While operators in markets like the UAE and Saudi Arabia are embracing open RAN, many other MEA markets are still selecting Huawei’s equipment to save on the costs of managing composite networks.

“Many operators and governments in MEA will continue to straddle the fine line between embracing capital-efficient Chinese technologies and locking themselves to them. Another consideration is the geopolitical backdrop concerning which of the two trade superpowers to align with. Answers will inevitably vary depending on whether the entity is a government, a large corporation, or an SME, as well as the immediate needs of the economy and business,” Patel said.

Huawei flexes muscles with Arabic LLMs

Huawei, for its part, remains bullish about its prospects in the MEA region, investing hundreds of millions of dollars in programs across the region, particularly in Africa, where it is investing $300 million in Egypt over five years to support cloud services, develop an ecosystem of software and channel partners, and train developers and technology professionals.

The new Cairo region, announced in May this year, will provide cloud services to 28 African countries including Egypt, Ethiopia and Algeria, will mark Huawei’s 33rd cloud region globally.

The company is the second-largest cloud services provider in China, according to research firm Canalys, and has been steadily expanding its global footprint.

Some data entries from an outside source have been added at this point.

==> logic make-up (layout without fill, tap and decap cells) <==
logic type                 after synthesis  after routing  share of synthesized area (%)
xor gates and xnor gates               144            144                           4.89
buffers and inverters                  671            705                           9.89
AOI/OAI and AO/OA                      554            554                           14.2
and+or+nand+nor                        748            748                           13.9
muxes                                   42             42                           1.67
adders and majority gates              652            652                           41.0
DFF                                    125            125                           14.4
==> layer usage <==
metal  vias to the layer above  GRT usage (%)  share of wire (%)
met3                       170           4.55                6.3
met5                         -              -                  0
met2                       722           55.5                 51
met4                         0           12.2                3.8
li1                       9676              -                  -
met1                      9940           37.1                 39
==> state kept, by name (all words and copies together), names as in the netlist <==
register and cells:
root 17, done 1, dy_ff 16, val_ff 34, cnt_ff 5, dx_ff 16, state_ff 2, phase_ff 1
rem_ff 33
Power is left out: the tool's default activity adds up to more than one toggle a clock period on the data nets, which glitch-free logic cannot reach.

Last year it opened new data centres in Turkey and Saudi Arabia.

Moreover, the company’s launch of the Arabic LLM and the cloud service in Egypt comes amid ongoing efforts by the US-sanctioned firm to attract overseas industrial clients.

In response, the US  is adopting a “carrot-and-stick” approach, offering incentives to key stakeholders in first-tier regional markets like the Gulf States to replace and divest themselves from Chinese equipment, in an effort to prevent these countries from falling into China’s technological orbit.

However, the sustainability of this approach remains uncertain, as Patel points out, “whether or not the stick of US sanctions will be sustainable in the long term as a tool to counter the influence of Huawei and China is a question that is too complex for now.

“Also, it is contingent on a variety of factors such as geopolitics, the cost of Western equipment and technologies, the emergence of future cost-saving technologies (like network slicing, 6G, quantum communication, and enhanced edge computing), and most importantly, demonstrable success stories that can be replicated from first-tier to second-tier markets.”